Abstract

This was a retrospective cohort study using consecutive patients. The objectives of this study were to evaluate the effect of lumbar lordosis (LL) construction on postoperative reciprocal progression of thoracic kyphosis (TK) and occurrence of proximal junctional kyphosis (PJK) following surgery for adult spinal deformity (ASD). A large postoperative TK has been reported as an iatrogenic risk factor for PJK following surgery for ASD. Therefore, knowing how to anticipate and regulate postoperative reciprocal progression in TK with LL restorative surgery is important to prevent PJK. The LL proportion including distribution of the lordosis (lordosis distribution index: LDI) in the lower (L4-S1) and upper (L1-L3) arcs has been known as important because it alters the distribution of load. However, the influence of postoperative LL construction on postoperative reciprocal change in TK resulting in PJK is largely unknown. Sixty-six consecutive patients with ASD treated with LL restorative surgery with a fusion level consistently selected from T8-T10 to the pelvis and followed-up for a minimum of 1 year. Abnormal PJK was evaluated according to the Boachie-Adjei classification. Roland-Morris Disability Questionnaire and Oswestry Disability Index were measured at 1 year after surgery. The prevalence of PJK in the present study was 33.3%. Outcomes of patients with PJK were significantly worse than in patients without PJK, regardless of PJK grade.
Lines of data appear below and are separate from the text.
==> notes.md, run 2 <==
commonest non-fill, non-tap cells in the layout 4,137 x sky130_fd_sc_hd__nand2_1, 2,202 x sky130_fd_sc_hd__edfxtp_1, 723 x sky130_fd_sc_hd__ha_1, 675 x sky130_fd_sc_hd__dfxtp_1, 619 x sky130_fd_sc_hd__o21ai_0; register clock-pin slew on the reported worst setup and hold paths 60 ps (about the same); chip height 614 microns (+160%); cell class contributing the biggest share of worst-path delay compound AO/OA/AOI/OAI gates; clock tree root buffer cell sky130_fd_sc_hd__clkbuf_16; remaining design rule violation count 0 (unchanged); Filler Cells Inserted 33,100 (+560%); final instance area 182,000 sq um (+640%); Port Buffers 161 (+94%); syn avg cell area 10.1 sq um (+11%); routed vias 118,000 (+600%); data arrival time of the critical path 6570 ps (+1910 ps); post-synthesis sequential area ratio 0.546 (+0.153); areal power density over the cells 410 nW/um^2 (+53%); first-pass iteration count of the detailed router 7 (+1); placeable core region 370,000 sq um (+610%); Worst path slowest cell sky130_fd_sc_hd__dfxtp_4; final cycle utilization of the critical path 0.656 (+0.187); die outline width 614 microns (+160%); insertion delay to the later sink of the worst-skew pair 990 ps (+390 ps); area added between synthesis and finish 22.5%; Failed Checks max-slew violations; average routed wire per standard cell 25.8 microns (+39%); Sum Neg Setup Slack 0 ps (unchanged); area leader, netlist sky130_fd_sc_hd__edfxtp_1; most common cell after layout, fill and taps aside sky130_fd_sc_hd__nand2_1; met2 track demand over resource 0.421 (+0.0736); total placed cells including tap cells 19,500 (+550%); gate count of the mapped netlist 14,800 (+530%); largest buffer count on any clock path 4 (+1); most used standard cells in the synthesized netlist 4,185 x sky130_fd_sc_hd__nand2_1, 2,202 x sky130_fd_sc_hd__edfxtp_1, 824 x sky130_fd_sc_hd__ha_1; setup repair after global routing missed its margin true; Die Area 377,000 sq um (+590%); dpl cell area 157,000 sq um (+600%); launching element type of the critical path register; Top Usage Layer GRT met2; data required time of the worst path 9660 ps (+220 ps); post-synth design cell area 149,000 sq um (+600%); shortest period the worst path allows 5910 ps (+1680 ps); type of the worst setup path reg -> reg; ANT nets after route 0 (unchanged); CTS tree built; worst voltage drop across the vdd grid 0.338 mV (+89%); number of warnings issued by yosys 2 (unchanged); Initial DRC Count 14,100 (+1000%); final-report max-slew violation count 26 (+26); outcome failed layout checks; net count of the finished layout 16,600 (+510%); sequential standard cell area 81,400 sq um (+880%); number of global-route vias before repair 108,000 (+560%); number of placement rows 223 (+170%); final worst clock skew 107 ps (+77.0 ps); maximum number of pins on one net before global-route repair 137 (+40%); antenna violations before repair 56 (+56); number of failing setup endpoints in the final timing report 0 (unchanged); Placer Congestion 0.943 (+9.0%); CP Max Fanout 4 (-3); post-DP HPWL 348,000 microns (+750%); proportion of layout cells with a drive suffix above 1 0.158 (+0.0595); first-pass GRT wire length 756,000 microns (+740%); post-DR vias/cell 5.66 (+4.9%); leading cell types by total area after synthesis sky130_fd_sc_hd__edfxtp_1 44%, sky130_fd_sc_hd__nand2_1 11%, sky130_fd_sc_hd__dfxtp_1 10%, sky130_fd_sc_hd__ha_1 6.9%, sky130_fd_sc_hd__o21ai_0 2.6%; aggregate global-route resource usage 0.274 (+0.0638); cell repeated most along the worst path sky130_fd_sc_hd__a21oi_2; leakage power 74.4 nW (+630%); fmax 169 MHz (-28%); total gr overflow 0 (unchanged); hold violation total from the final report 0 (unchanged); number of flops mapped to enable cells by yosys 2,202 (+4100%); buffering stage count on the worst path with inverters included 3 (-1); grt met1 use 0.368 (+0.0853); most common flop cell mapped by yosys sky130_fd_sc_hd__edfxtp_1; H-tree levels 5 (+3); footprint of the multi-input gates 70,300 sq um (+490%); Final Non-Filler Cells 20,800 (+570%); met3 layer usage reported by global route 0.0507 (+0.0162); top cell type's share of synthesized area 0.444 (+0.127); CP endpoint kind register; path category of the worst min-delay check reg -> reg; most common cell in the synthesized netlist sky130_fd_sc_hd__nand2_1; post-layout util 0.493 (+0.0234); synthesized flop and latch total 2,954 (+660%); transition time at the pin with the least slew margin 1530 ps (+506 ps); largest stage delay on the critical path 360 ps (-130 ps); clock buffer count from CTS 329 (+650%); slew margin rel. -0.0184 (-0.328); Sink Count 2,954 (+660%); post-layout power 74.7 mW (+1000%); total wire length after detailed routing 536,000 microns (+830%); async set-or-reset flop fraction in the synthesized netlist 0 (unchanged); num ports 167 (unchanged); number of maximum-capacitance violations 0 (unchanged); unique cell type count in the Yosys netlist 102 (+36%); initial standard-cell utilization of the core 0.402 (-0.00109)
What follows belongs to an exercise in optimizing a design on an open flow for small area, a short achievable clock period and few clock cycles per item; a production flow would make more cautious choices.
At most, simulation tests tie the RTL to the original design; equivalence was not proved.
No functional check of the RTL was part of runs 2 to 4.

==> design/flow/design.v <==
`timescale 1ns / 1ps
package sha256_pkg;
  typedef enum logic {
    OP_ABSORB = 1'b0,
    OP_FINISH = 1'b1
  } op_e;
  typedef struct packed {
    op_e        op;
    logic [7:0] data;
  } item_t;
  localparam logic [255:0] SHA_IV = {
    32'h5be0cd19, 32'h1f83d9ab, 32'h9b05688c, 32'h510e527f,
    32'ha54ff53a, 32'h3c6ef372, 32'hbb67ae85, 32'h6a09e667
  };
  localparam logic [7:0]  PAD_BYTE   = 8'h80;
endpackage
`timescale 1ns / 1ps
module sha256_front (
  input  logic       clk_i,
  input  logic       rst_ni,
  input  logic       s_axis_tvalid,
  output logic       s_axis_tready,
  input  logic [7:0] s_axis_tdata,    
  input  logic       s_axis_tuser,    
  output logic       q_valid_o,
  output sha256_pkg::item_t      q_item_o,
  input  logic       q_ready_i
);
  logic [8:0]  entry0_q, entry1_q;
  logic        wr_ptr_q, rd_ptr_q;
  logic [1:0]  cnt_q, cnt_d;
  logic        rdy_q;
  logic        push, pop;
  assign s_axis_tready = rdy_q;
  assign push          = s_axis_tvalid & rdy_q;
  assign q_valid_o     = (cnt_q != 2'd0);
  assign pop           = q_valid_o & q_ready_i;
  assign q_item_o      = rd_ptr_q ? entry1_q : entry0_q;
  assign cnt_d         = cnt_q + {1'b0, push} - {1'b0, pop};
  always_ff @(posedge clk_i or negedge rst_ni) begin
    if (!rst_ni) begin
      wr_ptr_q <= 1'b0;
      rd_ptr_q <= 1'b0;
      cnt_q    <= 2'd0;
      rdy_q    <= 1'b1;
    end else begin
      if (push) wr_ptr_q <= ~wr_ptr_q;
      if (pop)  rd_ptr_q <= ~rd_ptr_q;
      cnt_q  <= cnt_d;
      rdy_q  <= (cnt_d != 2'd2);
    end
  end
  always_ff @(posedge clk_i) begin
    if (push && !wr_ptr_q) entry0_q <= {s_axis_tuser, s_axis_tdata};
    if (push &&  wr_ptr_q) entry1_q <= {s_axis_tuser, s_axis_tdata};
  end
endmodule
`timescale 1ns / 1ps
module sha256_core (
  input  logic              clk_i,
  input  logic              rst_ni,
  input  logic              blk_rdy_i,
  input  logic              blk_first_i,
  input  logic              blk_last_i,
  input  logic [15:0][31:0] blk_i,
  output logic              take_o,
  output logic              m_axis_tvalid,
  input  logic              m_axis_tready,
  output logic [31:0]       m_axis_tdata,
  output logic [2:0]        m_axis_tuser,
  output logic              m_axis_tlast
);
  function automatic logic [31:0] big0(input logic [31:0] x);
    big0 = {x[1:0], x[31:2]} ^ {x[12:0], x[31:13]} ^ {x[21:0], x[31:22]};
  endfunction
  function automatic logic [31:0] big1(input logic [31:0] x);
    big1 = {x[5:0], x[31:6]} ^ {x[10:0], x[31:11]} ^ {x[24:0], x[31:25]};
  endfunction
  function automatic logic [31:0] small0(input logic [31:0] x);
    small0 = {x[6:0], x[31:7]} ^ {x[17:0], x[31:18]} ^ {3'b000, x[31:3]};
  endfunction
  function automatic logic [31:0] small1(input logic [31:0] x);
    small1 = {x[16:0], x[31:17]} ^ {x[18:0], x[31:19]} ^ {10'b0, x[31:10]};
  endfunction
  function automatic logic [31:0] choose(input logic [31:0] e, input logic [31:0] f,
                                         input logic [31:0] g);
    choose = (e & f) ^ (~e & g);
  endfunction
  function automatic logic [31:0] major(input logic [31:0] a, input logic [31:0] b,
                                        input logic [31:0] c);
    major = (a & b) ^ (a & c) ^ (b & c);
  endfunction
  function automatic logic [31:0] round_k(input logic [5:0] t);
    unique case (t)
      6'd0: round_k = 32'h428a2f98;
      6'd1: round_k = 32'h71374491;
      6'd2: round_k = 32'hb5c0fbcf;
      6'd3: round_k = 32'he9b5dba5;
      6'd4: round_k = 32'h3956c25b;
      6'd5: round_k = 32'h59f111f1;
      6'd6: round_k = 32'h923f82a4;
      6'd7: round_k = 32'hab1c5ed5;
      6'd8: round_k = 32'hd807aa98;
      6'd9: round_k = 32'h12835b01;
      6'd10: round_k = 32'h243185be;
      6'd11: round_k = 32'h550c7dc3;
      6'd12: round_k = 32'h72be5d74;
      6'd13: round_k = 32'h80deb1fe;
      6'd14: round_k = 32'h9bdc06a7;
      6'd15: round_k = 32'hc19bf174;
      6'd16: round_k = 32'he49b69c1;
      6'd17: round_k = 32'hefbe4786;
      6'd18: round_k = 32'h0fc19dc6;
      6'd19: round_k = 32'h240ca1cc;
      6'd20: round_k = 32'h2de92c6f;
      6'd21: round_k = 32'h4a7484aa;
      6'd22: round_k = 32'h5cb0a9dc;
      6'd23: round_k = 32'h76f988da;
      6'd24: round_k = 32'h983e5152;
      6'd25: round_k = 32'ha831c66d;
      6'd26: round_k = 32'hb00327c8;
      6'd27: round_k = 32'hbf597fc7;
      6'd28: round_k = 32'hc6e00bf3;
      6'd29: round_k = 32'hd5a79147;
      6'd30: round_k = 32'h06ca6351;
      6'd31: round_k = 32'h14292967;
      6'd32: round_k = 32'h27b70a85;
      6'd33: round_k = 32'h2e1b2138;
      6'd34: round_k = 32'h4d2c6dfc;
      6'd35: round_k = 32'h53380d13;
      6'd36: round_k = 32'h650a7354;
      6'd37: round_k = 32'h766a0abb;
      6'd38: round_k = 32'h81c2c92e;
      6'd39: round_k = 32'h92722c85;
      6'd40: round_k = 32'ha2bfe8a1;
      6'd41: round_k = 32'ha81a664b;
      6'd42: round_k = 32'hc24b8b70;
      6'd43: round_k = 32'hc76c51a3;
      6'd44: round_k = 32'hd192e819;
      6'd45: round_k = 32'hd6990624;
      6'd46: round_k = 32'hf40e3585;
      6'd47: round_k = 32'h106aa070;
      6'd48: round_k = 32'h19a4c116;
      6'd49: round_k = 32'h1e376c08;
      6'd50: round_k = 32'h2748774c;
      6'd51: round_k = 32'h34b0bcb5;
      6'd52: round_k = 32'h391c0cb3;
      6'd53: round_k = 32'h4ed8aa4a;
      6'd54: round_k = 32'h5b9cca4f;
      6'd55: round_k = 32'h682e6ff3;
      6'd56: round_k = 32'h748f82ee;
      6'd57: round_k = 32'h78a5636f;
      6'd58: round_k = 32'h84c87814;
      6'd59: round_k = 32'h8cc70208;
      6'd60: round_k = 32'h90befffa;
      6'd61: round_k = 32'ha4506ceb;
      6'd62: round_k = 32'hbef9a3f7;
      6'd63: round_k = 32'hc67178f2;
    endcase
  endfunction
  function automatic logic [31:0] iv(input int i);
    iv = sha256_pkg::SHA_IV[32*i +: 32];
  endfunction
  logic [31:0] a1_q, a2_q, a3_q;
  logic [31:0] e0_q, e1_q, e2_q, e3_q;
  logic [31:0] t1_q, hkw_q, dhkw_q, kwa_q, kwd_q, k_q;
  logic [15:0][31:0] w_q;
  logic [7:0][31:0]  chain_q;
  logic [5:0]  rnd_q, kidx_q, kidx_d;
  logic        run_q, fin_q, pre_q, pre_d, mq, mg;
  logic        hfirst_q, hlast_q;
  logic        obusy_q, ovalid_q, took_q, olast_q;
  logic [2:0]  oidx_q;
  logic        stall, take, ld_iv, last_rnd;
  logic [31:0] h0, h1, h2, h3, h4, h5, h6, h7;
  logic [31:0] s1, ch, esum, tsum, asum, sched;
  logic [31:0] sum1, sum2, sum3;
  logic [31:0] wsel, xh, xd, ha, hd, hd2;
  logic        wr_chain, mrg0;
  always_comb begin
    h0 = hfirst_q ? iv(0) : chain_q[0];
    h1 = hfirst_q ? iv(1) : chain_q[1];
    h2 = hfirst_q ? iv(2) : chain_q[2];
    h3 = hfirst_q ? iv(3) : chain_q[3];
    h4 = hfirst_q ? iv(4) : chain_q[4];
    h5 = hfirst_q ? iv(5) : chain_q[5];
    h6 = hfirst_q ? iv(6) : chain_q[6];
    h7 = hfirst_q ? iv(7) : chain_q[7];
  end
  assign stall    = fin_q & obusy_q;
  assign last_rnd = run_q & (rnd_q == 6'd63);
  assign mg       = run_q & (rnd_q == 6'd62) & blk_rdy_i & ~hlast_q & ~obusy_q;
  assign mrg0     = run_q & (rnd_q == 6'd0) & mq;
  assign take     = (blk_rdy_i & pre_q & ((fin_q & ~obusy_q) | (~run_q & ~fin_q))) |
                    (last_rnd & mq);
  assign wr_chain = (fin_q & ~obusy_q) | mrg0;
  assign ld_iv    = take & blk_first_i;
  assign take_o   = take;
  assign s1    = big1(e0_q);
  assign ch    = choose(e0_q, e1_q, e2_q);
  assign esum  = dhkw_q + s1 + ch;
  assign tsum  = hkw_q + s1 + ch;
  assign asum  = t1_q + big0(a1_q) + major(a1_q, a2_q, a3_q);
  assign sched = small1(w_q[14]) + w_q[9] + small0(w_q[1]) + w_q[0];
  assign sum1  = a1_q + h1;
  assign sum2  = a2_q + h2;
  assign sum3  = a3_q + h3;
  always_comb begin
    wsel = (run_q && rnd_q < 6'd62) ? w_q[2] : (kidx_q[0] ? blk_i[1] : blk_i[0]);
    ha   = 32'h0;
    hd   = 32'h0;
    hd2  = 32'h0;
    if (run_q && rnd_q == 6'd61) begin
      ha = h0;
      hd = h4;
    end else if (mg) begin
      ha  = h7;
      hd  = h3;
      hd2 = h7;
    end else if (last_rnd && mq) begin
      hd = h2;
    end else if (!kidx_q[0] && (last_rnd || !run_q)) begin
      hd = blk_first_i ? iv(3) : (last_rnd ? h3 : 32'h0);
    end
    if (run_q) begin
      xh = e2_q;
      xd = a2_q;
    end else begin
      xh = blk_first_i ? iv(7) : e3_q;
      xd = blk_first_i ? 32'h0 : a3_q;
    end
  end
  always_comb begin
    pre_d = pre_q;
    if (last_rnd) pre_d = blk_rdy_i & ~mq;
    else if (!run_q && !fin_q && blk_rdy_i) pre_d = 1'b1;
    if (take) pre_d = 1'b0;
    if (take) kidx_d = 6'd2;
    else if (run_q) begin
      if (rnd_q == 6'd63) kidx_d = 6'd1;
      else if (rnd_q == 6'd62) kidx_d = mg ? 6'd1 : 6'd0;
      else kidx_d = kidx_q + 6'd1;
    end else if (fin_q) kidx_d = stall ? 6'd1 : 6'd0;
    else kidx_d = pre_d ? 6'd1 : 6'd0;
  end
  always_ff @(posedge clk_i or negedge rst_ni) begin
    if (!rst_ni) begin
      run_q    <= 1'b0;
      fin_q    <= 1'b0;
      pre_q    <= 1'b0;
      kidx_q   <= 6'd0;
      mq       <= 1'b0;
      obusy_q  <= 1'b0;
      ovalid_q <= 1'b0;
      took_q   <= 1'b0;
    end else begin
      pre_q  <= pre_d;
      kidx_q <= kidx_d;
      if (mg) mq <= 1'b1;
      else if (mrg0) mq <= 1'b0;
      if (take) begin
        run_q <= 1'b1;
      end else if (last_rnd) begin
        run_q <= 1'b0;
      end
      if (last_rnd && !mq) fin_q <= 1'b1;
      else if (fin_q && !stall) fin_q <= 1'b0;
      if (fin_q && !stall && hlast_q) begin
        obusy_q  <= 1'b1;
        ovalid_q <= 1'b1;
      end else begin
        if (ovalid_q && m_axis_tready) begin
          ovalid_q <= 1'b0;
          took_q   <= 1'b1;
        end
        if (took_q) begin
          took_q <= 1'b0;
          if (oidx_q == 3'd7) obusy_q <= 1'b0;
          else ovalid_q <= 1'b1;
        end
      end
    end
  end
  always_ff @(posedge clk_i) begin
    if (take) begin
      rnd_q    <= 6'd0;
      hlast_q  <= blk_last_i;
      if (!mq) hfirst_q <= blk_first_i;
    end else if (run_q) begin
      rnd_q <= rnd_q + 6'd1;
    end
    if (mrg0) hfirst_q <= 1'b0;
    if (fin_q && !stall && hlast_q) begin
      oidx_q  <= 3'd0;
      olast_q <= 1'b0;
    end else if (took_q) begin
      oidx_q  <= oidx_q + 3'd1;
      olast_q <= (oidx_q == 3'd6);
    end
    k_q <= round_k(kidx_d);
    if (!stall) begin
      kwa_q <= k_q + wsel + ha;
      kwd_q <= k_q + wsel + hd + hd2;
    end
    hkw_q  <= xh + kwa_q;
    dhkw_q <= xd + xh + kwd_q;
    for (int i = 0; i < 15; i++) w_q[i] <= take ? blk_i[i] : w_q[i+1];
    w_q[15] <= take ? blk_i[15] : sched;
    if (run_q) begin
      t1_q <= tsum;
      e0_q <= esum;
      if (rnd_q == 6'd63) begin
        e1_q <= e0_q + h5;
        e2_q <= e1_q + h6;
        e3_q <= e2_q + h7;
      end else begin
        e1_q <= e0_q;
        e2_q <= e1_q;
        e3_q <= e2_q;
      end
      a1_q <= (rnd_q == 6'd0 && !mq) ? h0 : asum;
      a2_q <= mrg0 ? sum1 : a1_q;
      a3_q <= mrg0 ? sum2 : a2_q;
    end else if (ld_iv) begin
      a1_q <= iv(1);
      a2_q <= iv(2);
      a3_q <= iv(3);
      e0_q <= iv(4);
      e1_q <= iv(5);
      e2_q <= iv(6);
      e3_q <= iv(7);
    end else if (fin_q && !stall) begin
      a1_q <= sum1;
      a2_q <= sum2;
      a3_q <= sum3;
    end
    if (wr_chain) begin
      chain_q[0] <= asum;
      chain_q[1] <= sum1;
      chain_q[2] <= sum2;
      chain_q[3] <= sum3;
      chain_q[4] <= e0_q;
      chain_q[5] <= e1_q;
      chain_q[6] <= e2_q;
      chain_q[7] <= e3_q;
    end else if (took_q) begin
      for (int i = 0; i < 7; i++) chain_q[i] <= chain_q[i+1];
    end
  end
  assign m_axis_tvalid = ovalid_q;
  assign m_axis_tdata  = chain_q[0];
  assign m_axis_tuser  = oidx_q;
  assign m_axis_tlast  = olast_q;
endmodule
This is an optimization exercise on Yosys and OpenROAD, whose aim is small area, not a production implementation. Only simulation tests tie the RTL to the original design; equivalence was not proved. Power figures rest on the tool's default switching activity, not on a simulated workload.

==> run K: inputs <==
==> flow/design.v (excerpt) <==
module vstu_top (
  input  logic                                             clk_i,
  input  logic                                             rst_ni,
  input  vstu_pkg::store_req_t                             req_i,
  input  logic                                             req_valid_i,
  output logic                                             req_ready_o,
  input  vstu_pkg::done_vec_t                              running_i,
  input  logic [4-1:0][8*8-1:0] operand_i,
  input  logic [4-1:0]                        operand_valid_i,
  output logic [4-1:0]                        operand_ready_o,
  input  vstu_pkg::burst_req_t                             burst_i,
  input  logic                                             burst_valid_i,
  output logic                                             burst_ready_o,
  output vstu_pkg::w_beat_t                                w_o,
  output logic                                             w_valid_o,
  input  logic                                             w_ready_i,
  input  logic                                             b_valid_i,
  output logic                                             b_ready_o,
  output logic                                             store_pending_o,
  output logic                                             store_complete_o,
  output vstu_pkg::done_vec_t                              done_o
);
  vstu_pkg::store_req_t issue;
  logic       issue_valid;
  logic       issue_done;
  vstu_pkg::vrf_word_t  word;
  logic       word_valid;
  logic       word_ready;
  store_insn_queue u_store_insn_queue (
    .clk_i           (clk_i),
    .rst_ni          (rst_ni),
    .req_i           (req_i),
  ...
clock: 8.0 ns
lec_check: 0
cap_margin: 20
core_margin: 2
core_utilization: 40
gpl_timing_driven: 0
slew_margin: 20
standard.sh (not shown) runs the stock make flow with config.mk's settings and CLKGATE_MAP_FILE= SYNTH_SCRIPT=/design/flow/synth_recipe.tcl, a recipe that flattens the netlist after the stock synthesis.
==> flow/flow/run.sh <==
#!/bin/bash
# Layout flow: the standard ORFS flow (standard.sh) with three changes:
#  - synthesis is synth_recipe.tcl unchanged except that Yosys's abc call maps the
#    combinational logic with flow/abc_area.script (area-oriented) instead of ORFS's
#    speed script; flip-flop mapping, flattening and renaming are untouched
#  - port buffers use the smallest buffer cell
#  - the clock tree uses clkbuf_8 sink clusters and no dummy loads
# Each tool's output goes to a log file in this folder.
set -euo pipefail
HERE=$(pwd)
ABC_SCRIPT=$HERE/flow/abc_area.script
source $HERE/flow/settings.sh

# ORFS synth.tcl with the abc script argument replaced
sed 's#^\(\s*\)log_cmd abc {\*}$abc_args#\1set abc_args [lreplace $abc_args 1 1 '"$ABC_SCRIPT"']\n&#' \
  $FLOW_HOME/scripts/synth.tcl > $HERE/synth_area.tcl
grep -q "lreplace \$abc_args 1 1 $ABC_SCRIPT" $HERE/synth_area.tcl
sed 's#source $::env(SCRIPTS_DIR)/synth.tcl#source '"$HERE"'/synth_area.tcl#' \
  $HERE/synth_recipe.tcl > $HERE/synth_recipe_area.tcl
grep -q "source $HERE/synth_area.tcl" $HERE/synth_recipe_area.tcl

export BUFFER_PORTS_ARGS="-buffer_cell sky130_fd_sc_hd__buf_1"
export CTS_ARGS="-sink_clustering_enable -repair_clock_nets -dont_use_dummy_load $CTS_EXTRA"
bash standard.sh SYNTH_SCRIPT=$HERE/synth_recipe_area.tcl finish > $HERE/standard.log 2>&1
==> flow/flow/abc_area.script <==
strash
dch -f
amap -F 8 -A 16
topo
stime -c
==> flow/flow/settings.sh <==
CTS_EXTRA="-buf_list sky130_fd_sc_hd__clkbuf_8 -sink_clustering_size 17 -sink_clustering_max_diameter 80"
==> run C: changes against run K <==
--- a/flow/config.mk
+++ b/flow/config.mk
@@ -10,3 +10,2 @@
 export CORE_UTILIZATION = 40
-export GPL_TIMING_DRIVEN = 0
 export SLEW_MARGIN = 20
==> run A: changes against run K <==
==> flow/flow/abc_area.script (replaced) <==
&get -n
&st
&dch
&nf -a
&put
topo
stime -c
==> flow/flow/settings.sh (replaced) <==
CTS_EXTRA="-buf_list sky130_fd_sc_hd__clkbuf_8 -sink_clustering_size 16 -sink_clustering_max_diameter 60"
--- a/flow/config.mk
+++ b/flow/config.mk
@@ -10,3 +10,2 @@
 export CORE_UTILIZATION = 40
-export GPL_TIMING_DRIVEN = 0
 export SLEW_MARGIN = 20
==> run E: changes against run K <==
==> flow/flow/abc_area.script (replaced) <==
strash
dch -f
amap
topo
stime -c
--- a/flow/config.mk
+++ b/flow/config.mk
@@ -10,3 +10,2 @@
 export CORE_UTILIZATION = 40
-export GPL_TIMING_DRIVEN = 0
 export SLEW_MARGIN = 20
==> run summary <==
Synth Area in XOR/XNOR 1.96%; compound-cell area share of the yosys netlist 8.13%; Syn Inst Count 1243; top layer in use met4; Area Growth Syn to Fin 18.2%; clock share of power 13.5%; Clock group 1.08 mW; Metal-1 WL 19900 um; status complete, no violations; P_seq 3.59 mW; max incr delay on CP 0.87 ns; combinational power 3.32 mW; WL per Instance 20.3 um
The numbers above come from run A.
Postoperative reciprocal progression in TK with LL restorative surgery was found. Preoperative risk factors of PJK were older age and smaller sacral slope angle. Postoperative risk factors for PJK included increased TK and decreased LDI. We found a strong correlation between postoperative LDI and reciprocal progression of TK resulting in PJK. Postoperative LDI is crucial to prevent excess reciprocal progression of TK resulting in PJK.